1. Commitment is passion.

Obsessive passion, maybe. Someone who is truly committed to something can’t not do it. You can’t live without accomplishing your cause or being with your significant other. Fulfilling that commitment gives you great pleasure — being with the person you love, pushing forward a project you believe in, creating a tiny pocket of betterness in the world, these are deeply satisfying to the person who is committed.

2. Commitment is action.

Actions speak louder than words, right? A person who is committed shows that commitment, over and over, in his or her actions. If your actions don’t match your commitment, you simply aren’t committed to it. You may have a belief, a hunch, a preference, a desire, but not a commitment.

3. Commitment is obligation.

What separates the truly committed from the rest of us is the way they embrace the crappiest parts of the job, setting their jaw and taking on the work that the rest of us wouldn’t dream of. It’s the parent scrubbing puke from the carpet at 4 in the morning, the doting spouse helping their aged partner on and off the toilet, the executive who flies halfway around the room to apologize in person for a badly flubbed marketing campaign, the firefighter who charges into a dangerous fire because he or she hears screaming, the soldier who holds his or her ground while the rest of company flees. You do these things not because they are fun or pleasurable in their own right, but because your commitment demands you do them.

4. Commitment is larger than the self.

Commitments are personal, but they’re also about relationships. The committed artist sacrifices everything to express his or her inner vision to the world. The committed lover cares first and foremost for the emotional and physical well-being of his or her partner. The committed performer takes the stage in the service of the audience. The committed activist creates a better world not for him- or herself but for the generations to come. True commitment embraces and engages the world.

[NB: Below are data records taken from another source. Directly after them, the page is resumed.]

===== config.mk =====
export PLATFORM = sky130hd
export DESIGN_NAME = spr_bg_compositor
export DESIGN_NICKNAME = d
export VERILOG_FILES = /design/src/rtl/spr_comp_pkg.sv /design/src/rtl/spr_front_pick.sv /design/src/rtl/spr_layer_mux.sv /design/src/rtl/spr_bg_compositor.sv
export SDC_FILE = /design/constraint.sdc
export NUM_CORES = 1
export LEC_CHECK = 0
export ABC_AREA = 1
export BUFFER_PORTS_ARGS = -buffer_cell sky130_fd_sc_hd__buf_2
export CAP_MARGIN = 40
export CORE_MARGIN = 5
export CORE_UTILIZATION = 34
export DETAILED_ROUTE_END_ITERATION = 10
export GPL_ROUTABILITY_DRIVEN = 0
export PLACE_DENSITY_LB_ADDON = 0.1
export SLEW_MARGIN = 40
export SYNTH_ARGS = -nofsm -noshare
export SYNTH_HDL_FRONTEND = slang
export SYNTH_SLANG_ARGS = --single-unit

===== constraint.sdc =====
create_clock -name clk -period 1.44 [get_ports clk]
set_clock_uncertainty 0.05 [all_clocks]
set_input_delay 0.432 -clock clk [delete_from_list [all_inputs] [get_ports clk]]
set_output_delay 0.432 -clock clk [all_outputs]
set_load 0.05 [all_outputs]

===== src/rtl/spr_comp_pkg.sv =====
package spr_comp_pkg;
  typedef enum logic [1:0] {
    SRC_FILL   = 2'd0,
    SRC_BGFG   = 2'd1,
    SRC_SPRITE = 2'd2
  } layer_src_e;
endpackage


===== src/rtl/spr_front_pick.sv =====
module spr_front_pick #(
  parameter int NSPR = 8,
  parameter int CW   = 4
) (
  input  logic [NSPR-1:0]    spr_on,
  input  logic [NSPR*CW-1:0] spr_color,
  input  logic [NSPR-1:0]    spr_behind,
  output logic               hit,
  output logic [CW-1:0]      front_color,
  output logic               front_behind
);
  logic [CW-1:0] col_arr [NSPR];

  genvar g;
  generate
    for (g = 0; g < NSPR; g++) begin : g_unpack
      assign col_arr[g] = spr_color[g*CW +: CW];
    end
  endgenerate

  // Walk from the back of the stack forward, so the lowest index present wins.
  always_comb begin
    hit          = 1'b0;
    front_color  = '0;
    front_behind = 1'b0;
    for (int i = NSPR-1; i >= 0; i--) begin
      if (spr_on[i]) begin
        hit          = 1'b1;
        front_color  = col_arr[i];
        front_behind = spr_behind[i];
      end
    end
  end
endmodule


===== src/rtl/spr_layer_mux.sv =====
module spr_layer_mux
  import spr_comp_pkg::*;
#(
  parameter int CW = 4
) (
  input  logic          hit,
  input  logic [CW-1:0] front_color,
  input  logic          front_behind,
  input  logic          bg_fg_on,
  input  logic [CW-1:0] bg_fg_color,
  input  logic [CW-1:0] bg_fill_color,
  output logic [CW-1:0] pix_color
);
  layer_src_e src;

  always_comb begin
    if (hit && (!front_behind || !bg_fg_on)) src = SRC_SPRITE;
    else if (bg_fg_on)                      src = SRC_BGFG;
    else                                    src = SRC_FILL;
  end

  always_comb begin
    unique case (src)
      SRC_SPRITE: pix_color = front_color;
      SRC_BGFG:   pix_color = bg_fg_color;
      default:    pix_color = bg_fill_color;
    endcase
  end
endmodule


===== src/rtl/spr_bg_compositor.sv =====
module spr_bg_compositor #(
  parameter int NSPR = 8,
  parameter int CW   = 4
) (
  input  logic               clk,
  input  logic               rst,
  input  logic               in_valid,
  input  logic [NSPR-1:0]    spr_on,
  input  logic [NSPR*CW-1:0] spr_color,
  input  logic [NSPR-1:0]    spr_behind,
  input  logic               bg_fg_on,
  input  logic [CW-1:0]      bg_fg_color,
  input  logic [CW-1:0]      bg_fill_color,
  output logic               out_valid,
  output logic [CW-1:0]      out_color
);
  localparam int SPR_BUS_W = NSPR * CW;

  logic          hit;
  logic [CW-1:0] front_color;
  logic          front_behind;
  logic [CW-1:0] pix_color;

  spr_front_pick #(.NSPR(NSPR), .CW(CW)) u_pick (
    .spr_on       (spr_on),
    .spr_color    (spr_color[SPR_BUS_W-1:0]),
    .spr_behind   (spr_behind),
    .hit          (hit),
    .front_color  (front_color),
    .front_behind (front_behind)
  );

  spr_layer_mux #(.CW(CW)) u_mux (
    .hit           (hit),
    .front_color   (front_color),
    .front_behind  (front_behind),
    .bg_fg_on      (bg_fg_on),
    .bg_fg_color   (bg_fg_color),
    .bg_fill_color (bg_fill_color),
    .pix_color     (pix_color)
  );

  always_ff @(posedge clk) begin
    if (rst) begin
      out_valid <= 1'b0;
      out_color <= '0;
    end else begin
      out_valid <= in_valid;
      if (in_valid) out_color <= pix_color;
    end
  end


  valid_follow_chk: assert property (@(posedge clk) disable iff (rst)
    in_valid |=> out_valid);


  valid_drop_chk: assert property (@(posedge clk) disable iff (rst)
    !in_valid |=> !out_valid);


  hold_color_chk: assert property (@(posedge clk) disable iff (rst)
    !in_valid |=> $stable(out_color));


  fill_when_empty_chk: assert property (@(posedge clk) disable iff (rst)
    (in_valid && spr_on == '0 && !bg_fg_on) |=> out_color == $past(bg_fill_color));


  front_sprite_wins_chk: assert property (@(posedge clk) disable iff (rst)
    (in_valid && spr_on[0] && !spr_behind[0]) |=> out_color == $past(spr_color[CW-1:0]));


  behind_shows_bg_chk: assert property (@(posedge clk) disable iff (rst)
    (in_valid && spr_on[0] && spr_behind[0] && bg_fg_on) |=> out_color == $past(bg_fg_color));
endmodule


==> results by group, run 1 <==
Timing
  – Worst slew slack as a fraction of its limit: between 80 and 90%
  – Number of hold violations in the final report: 0
  – Maximum frequency from static timing analysis: ~720 MHz
  – Period minus WS final: about 1.4 ns
  – Setup repair after global routing missed its margin: yes
  – Final setup viols: 0
  – Transition time of the tightest slew-check pin: approximately 0.27 ns
  – Period utilisation layout: a little over nine tenths
  – Number of slew-limit violations in the final report: 0

Die
  – Die X: approximately 57 microns
  – Die boundary height: ~57 microns
  – Count of pins on the block boundary: 65
  – Area enclosed by the die boundary: around 3200 sq um
  – Core outline area: between 2000 and 2500 sq um
  – Number of placement rows: 17
  – Initial core utilization: approximately a third

Worst hold path
  – Worst hold-check path type: in -> reg
  – Launch point of the worst hold path: rst

Clock network
  – H-tree depth: 1
  – Later-pin clock latency in the skew report: approximately 0.23 ns
  – Deepest clock path buffer count: 2
  – Number of buffers added by the clock tree synthesis step: 3
  – Count of hold-fix buffers inserted at cts: 0
  – Clock sink total: 5
  – Buffer cell driving the clock tree root: sky130_fd_sc_hd__clkbuf_4
  – Post-CTS clock slew at the launch and capture registers of the worst setup and hold paths: 0.04 ns
  – Clock tree from TritonCTS: built

Power and ir drop
  – Fraction of power consumed by sequential logic: 22.7%
  – Fraction of power consumed by combinational cells: a little over half
  – Switching pwr: about 0.00024 W
  – Internal: 0.0004251 W
  – Total leakage power: around 0.8 nW
  – Switching portion of total power: between 30 and 40%
  – Total design power: between 0.0006 and 0.0007 W
  – Power density over the cells: ~500 nW/um^2
  – IR drop worst, VDD: between 0.3 and 0.4 mV
  – Power share of the clock group: between 20% and 30%

Detailed routing
  – Detailed-route via count: 1170
  – Detailed Route Iter0 Violations: 22
  – Number of DRC violations after detailed routing: 0
  – Met1 layer wirelength in the final routing: roughly 1.0 mm
  – Met3 WL: about 210 microns
  – Number of routed nets with antenna violations: 0
  – Top Metal Used: met3
  – Total routed wirelength: 2.601 mm
  – Wire per inst: 10.28 microns
  – Vias/cell: ~4.6
  – Number of optimization iterations in the first detailed-route pass: 4
  – Amount of wire on met2 after detailed routing: about 1.4 mm

Layout
  – Utilization after layout: 63.77%
  – Nets: 286
  – Commonest non-fill, non-tap cell in the layout: sky130_fd_sc_hd__buf_2
  – Layout cell share with drive strength beyond 1: slightly above 50%
  – Number of antenna diodes: 0
  – Commonest cells after routing, fill and taps aside: 59 x sky130_fd_sc_hd__buf_2, 53 x sky130_fd_sc_hd__nand2_1, 17 x sky130_fd_sc_hd__buf_4
  – Layout overhead on the synthesized area: 82.80%
  – Filler instances: ~220

Synthesis
  – Number of synthesized register bits: 5
  – Post-Synthesis Cells: about 140
  – Yosys warns: 0
  – Per-instance average area after synthesis: approximately 5.3 sq um
  – Summed instance area of the synthesized netlist: ~750 sq um
  – Nets in the synthesized netlist: between 200 and 250
  – Sequential fraction of the synthesis area: about an eighth
  – Library cells used by synthesis: 19

Critical path
  – CP startpoint kind: input port
  – Endpoint kind of the worst setup timing path: flop
  – Setup crit start: spr_on[6]
  – Data arrival time of the worst path: about 1.5 ns
  – Crit-path max FO: 6
  – Critical setup path kind: in -> reg
  – Worst endpoint required time: approximately 1.6 ns
  – Source of the worst register-to-register timing path: out_color[3]$_SDFFE_PP0P_

GRT
  – Initial antenna violation count: 0
  – Vias in the first global route: 1084
  – Grt ovf: 0
  – Overall global routing resource usage: 14.56%
  – First-pass GRT wire length: 4.008 mm
  – Pin count of the biggest net entering global routing: 10

Status
  – Result of the run: completed

Placed design
  – Quantity of I/O buffers inserted on ports: 64
  – DP Wirelength: 2.186 mm

Flow run
  – Maximum Capacitance Violations: 0
## layer usage
layer	track usage [%]	vias up
met5	0	-
met4	2.980	0
li1	-	628
met2	27.24	41
met1	16.85	501
met3	3.167	0
## worst paths after layout
path / endpoint / slack, ns / depth (start not counted)
worst max register to register: out_color[3]$_SDFFE_PP0P_ / 0.80 / 2
worst min-delay path: out_color[2]$_SDFFE_PP0P_ / 0.37 / 2
worst max-delay path: out_color[3]$_SDFFE_PP0P_ / 0.04 / 14
worst min register to register: out_color[0]$_SDFFE_PP0P_ / 0.41 / 2
## worst max-delay path, stage by stage
cell and delay [ns]:
sky130_fd_sc_hd__buf_8 0.11, sky130_fd_sc_hd__nand2_1 0.08, sky130_fd_sc_hd__nand3_2 0.08, sky130_fd_sc_hd__nand2_2 0.06
sky130_fd_sc_hd__nand2_1 0.05, sky130_fd_sc_hd__nand2_1 0.07, sky130_fd_sc_hd__nand2_2 0.06, sky130_fd_sc_hd__nand2_2 0.07
sky130_fd_sc_hd__nand2_4 0.07, sky130_fd_sc_hd__nand2_4 0.10, sky130_fd_sc_hd__nand3_2 0.07, sky130_fd_sc_hd__nand3_2 0.06
sky130_fd_sc_hd__nand2_1 0.06, sky130_fd_sc_hd__a21oi_1 0.14
## sequential cells by signal (all words and copies together) (netlist names)
name / count
out_color: 4
out_valid: 1
## power by group through the flow
stage	clock network (W)	logic, W	registers [W]
finish	0.000154	0.000363	0.000152
global route	0.000176	0.000401	0.000153
CTS	0.000160	0.000323	0.000152
detailed placement	0	0.000318	0.000154
global placement	0	0.000313	0.000154
floorplan	0	0.000142	0.000186
## Yosys cell counts (all sizes together)
cell type  number  area, sq um
a21oi           6        30.03
buf             2        18.77
clkinv          1        3.750
dfxtp           5        100.1
inv            16        60.06
nand2          61        254.0
nand3          24        120.1
nand3b          1        7.510
nand4           4        25.02
nor2           14        76.32
nor3            1        10.01
o22ai           5        31.28
or2             2        12.51
## cell type report
| cell class | instances | area (sq um) | share of cell area, % |
|---|---|---|---|
| clock buffer | 4 | 26.28 | 1.918 |
| multi-input combinational | 118 | 650.6 | 47.49 |
| tap | 28 | 35.03 | 2.557 |
| sequential | 5 | 100.1 | 7.306 |
| timing repair buffer | 81 | 486.7 | 35.53 |
| inverter | 17 | 71.32 | 5.205 |
## logic make-up (layout without fill, tap and decap cells)
group,count (synthesis),count (layout),share of synthesized area [%]
simple gates,107,107,67.45
buf+inv,19,102,11.02
compound gates,11,11,8.180
flops,5,5,13.36
## through the flow
step	worst slack (ns)	cells	TNS (ns)	hold WS, ns	area [sq um]
floorplan	0.01569	142	0	0.4511	758.2
global placement	-0.2062	245	-0.8097	0.4008	1192
detailed placement	-0.2381	245	-0.9098	0.4069	1192
CTS	0.01444	249	0	0.3653	1226
global route	-0.04618	253	-0.07564	0.3544	1370
finish	0.04203	253	0	0.3712	1370
## timing repair
action / 4_1_cts / 5_1_grt
resized for setup: 3 / 30
setup buffers: 0 / 4
pin swaps: 1 / 15
endpoints found under the setup margin: 1 / 4
No activity file was read; power rests on OpenSTA's default activity.
==> run 2: changes to the inputs <==
- CORE_UTILIZATION: 34 -> 37
- clock period: 1.44 -> 1.5 ns (I/O delays scaled with it)
==> results by group, run 2 (synthesis gave the netlist of run 1 again) <==
Critical path
  – Reg2Reg Setup Slack: roughly 0.87 ns
  – Source of the worst register-to-register timing path: out_color[3]$_SDFFE_PP0P_
  – Max stage delay cell, worst path: sky130_fd_sc_hd__buf_4
  – Worst endpoint required time: 1.58 ns
  – CP startpoint kind: input port
  – Crit-path max FO: 6
  – Most used cell along the critical path: sky130_fd_sc_hd__nand2_1
  – Endpoint kind of the worst setup timing path: flop
  – Critical path capture point: out_color[0]$_SDFFE_PP0P_
  – Setup crit start: spr_on[6]
  – Maximum single-stage delay on the critical path: between 0.1 and 0.15 ns
  – Critical setup path kind: in -> reg
  – Data arrival time of the worst path: ~1.5 ns
  – Cells along the critical path: buf_4 > inv_4 > nand2_1 > nand3_1 > nand2_1 > nand2_1 > nand2_1 > nand2_2 > nand2_2 > nand2_4 > nand2_4 > nand3_1 > nand3_1 > nand2_1 > a21oi_1
  – Capturing point of the worst reg2reg path: out_color[3]$_SDFFE_PP0P_
  – Worst reg-to-reg path cell count: 2

Placed design
  – Post-Place Worst Slack: -0.1717 ns
  – Placed standard-cell area: 1175 sq um
  – Quantity of I/O buffers inserted on ports: 64
  – DP Wirelength: roughly 2.1 mm

Clock network
  – Clock sink total: 5
  – Clock tree from TritonCTS: built
  – Buffer cell driving the clock tree root: sky130_fd_sc_hd__clkbuf_4
  – Post-CTS clock slew at the launch and capture registers of the worst setup and hold paths: ~0.04 ns
  – Count of hold-fix buffers inserted at cts: 0
  – H-tree depth: 1
  – Later-pin clock latency in the skew report: ~0.24 ns
  – Number of buffers added by the clock tree synthesis step: 3
  – Deepest clock path buffer count: 2

GRT
  – Global routing usage on met1: between 10% and 20%
  – Pin count of the biggest net entering global routing: 10
  – Most used routing layer: met2
  – Vias in the first global route: 1013
  – First-pass GRT wire length: ~3.6 mm
  – Grt ovf: 0
  – Met3 GRT Util: approximately 2.7%
  – GR Layer Usage met2: between 30% and 40%
  – Initial antenna violation count: 0
  – Overall global routing resource usage: 15.94%

Layout
  – Number of antenna diodes: 0
  – Max reg flops: 4
  – Commonest cells after routing, fill and taps aside: 62 x sky130_fd_sc_hd__buf_2, 56 x sky130_fd_sc_hd__nand2_1, 23 x sky130_fd_sc_hd__nand3_1
  – Final design instance area without fill: 1245 sq um
  – Biggest register: out_color
  – Commonest non-fill, non-tap cell in the layout: sky130_fd_sc_hd__buf_2
  – Layout overhead on the synthesized area: 66.11%
  – Largest registers: out_color: 4 flops, out_valid: 1 flops
  – Layout cell share with drive strength beyond 1: roughly 45%
  – Nets: around 280

Power and ir drop
  – Total leakage power: between 0.7 and 0.8 nW
  – Power density over the cells: between 400 and 500 nW/um^2
  – Total design power: around 0.00061 W
  – IR drop worst, VDD: ~0.38 mV

Detailed routing
  – Detailed-route via count: 1122
  – Total routed wirelength: 2.389 mm
  – Vias/cell: 4.506
  – Detailed Route Iter0 Violations: 21
  – Wire per inst: approximately 9.6 microns
  – Number of optimization iterations in the first detailed-route pass: 4
  – Number of routed nets with antenna violations: 0
  – Number of DRC violations after detailed routing: 0

Die
  – Area enclosed by the die boundary: 3026 sq um
  – Die boundary height: between 50 and 60 microns
  – Initial core utilization: around two fifths
  – Core outline area: approximately 1900 sq um
  – Count of pins on the block boundary: 65
  – Number of placement rows: 16
  – Die X: between 50 and 60 microns

Worst hold path
  – Min-Delay Path Depth: 2
  – Worst hold-check path type: in -> reg

Timing
  – Worst slew slack as a fraction of its limit: roughly 78%
  – Number of hold violations in the final report: 0
  – Setup slack of the critical path after layout: between 0.08 and 0.09 ns
  – Final sum of negative setup slack: 0 ns
  – Number of slew-limit violations in the final report: 0
  – Transition time of the tightest slew-check pin: about 0.34 ns
  – Period utilisation layout: 94.63%
  – Final setup viols: 0
  – Worst hold slack: around 0.39 ns
  – Maximum frequency from static timing analysis: between 700 and 800 MHz
  – Setup repair after global routing missed its margin: yes
  – Period minus WS final: 1.419 ns

Status
  – Result of the run: completed

Flow run
  – Maximum Capacitance Violations: 0
run 2: worst max-delay path: cells and delay by family:
kind / cells / cell delay, ns
simple gates: 12 / 0.79
buf+inv: 2 / 0.20
compound gates: 1 / 0.05
run 2: per-stage QoR:
| step | std cells | utilization (%) |
|---|---|---|
| global route | 249 | 64.11 |
| floorplan | 142 | - |
| detailed placement | 243 | 60.50 |
| global placement | 243 | 60.50 |
| finish | 249 | 64.11 |
| CTS | 247 | 61.86 |
run 2: where the power goes:
part	leakage, nW	switching [W]	internal [W]
Combinational	0.688	0.000169	0.000144
Clock	0.0150	0.0000515	0.000100
Sequential	0.0412	0.00000331	0.000142
Total	0.744	0.000223	0.000387
run 2: worst min-delay path by stage:
stage	startpoint	to	slack (ns)
after floorplan	rst	out_color[0]$_SDFFE_PP0P_	0.47
after global placement	out_color[2]$_SDFFE_PP0P_	out_color[2]$_SDFFE_PP0P_	0.40
after detailed placement	out_color[0]$_SDFFE_PP0P_	out_color[0]$_SDFFE_PP0P_	0.40
after CTS	rst	out_color[3]$_SDFFE_PP0P_	0.37
after global routing	rst	out_color[3]$_SDFFE_PP0P_	0.38
final	rst	out_color[2]$_SDFFE_PP0P_	0.39
run 2: what timing repair did:
action / in CTS / in global routing
resized for setup: 0 / 10
setup buffers: 0 / 2
endpoints found under the setup margin: 0 / 4
run 2: area by class of cell:
class	count	area (sq um)
sequential	5	100.1
inverter	17	68.82
clock buffer	4	26.28
fill	221	696.9
timing repair buffer	78	430.4
tap	27	33.78
multi-input combinational	118	585.6
run 2: per-layer routing:
metal	wire length (microns)	vias to the layer above
met5	0	-
met4	0	0
met3	172	0
met2	1243	35
met1	974	469
li1	-	618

5. Commitment is voluntary.

Commitment is obligation, yes, but it’s freely chosen obligation. Even the draftee chooses to be a hero in the heat of combat — or not to be. The environmentalist huddling shivering in a cold boat in arctic waters, protecting a pod of whales from a whaling ship, can take refuge in the fact that they chose to be there. The parent chooses to have and keep a child, no matter how accidental the pregnancy; the spouse chooses to stay in the marriage; the worker chooses to stay on the job.  It is that choice that makes it a commitment — without the choice it’s just slavery. (Ironically, being committed to a mental institution is not voluntary. Oh well…) When we feel forced into something, when we feel obligations hanging on us like an albatross, when our actions fail to match our beliefs — these are signs that we aren’t as committed as maybe we thought we were. Maybe not committed at all. Pay attention to those signs — it’s easy to convince ourselves of a commitment that isn’t really a commitment at all. So, what did I miss? And what are you committed to? Let’s talk about commitment in the comments.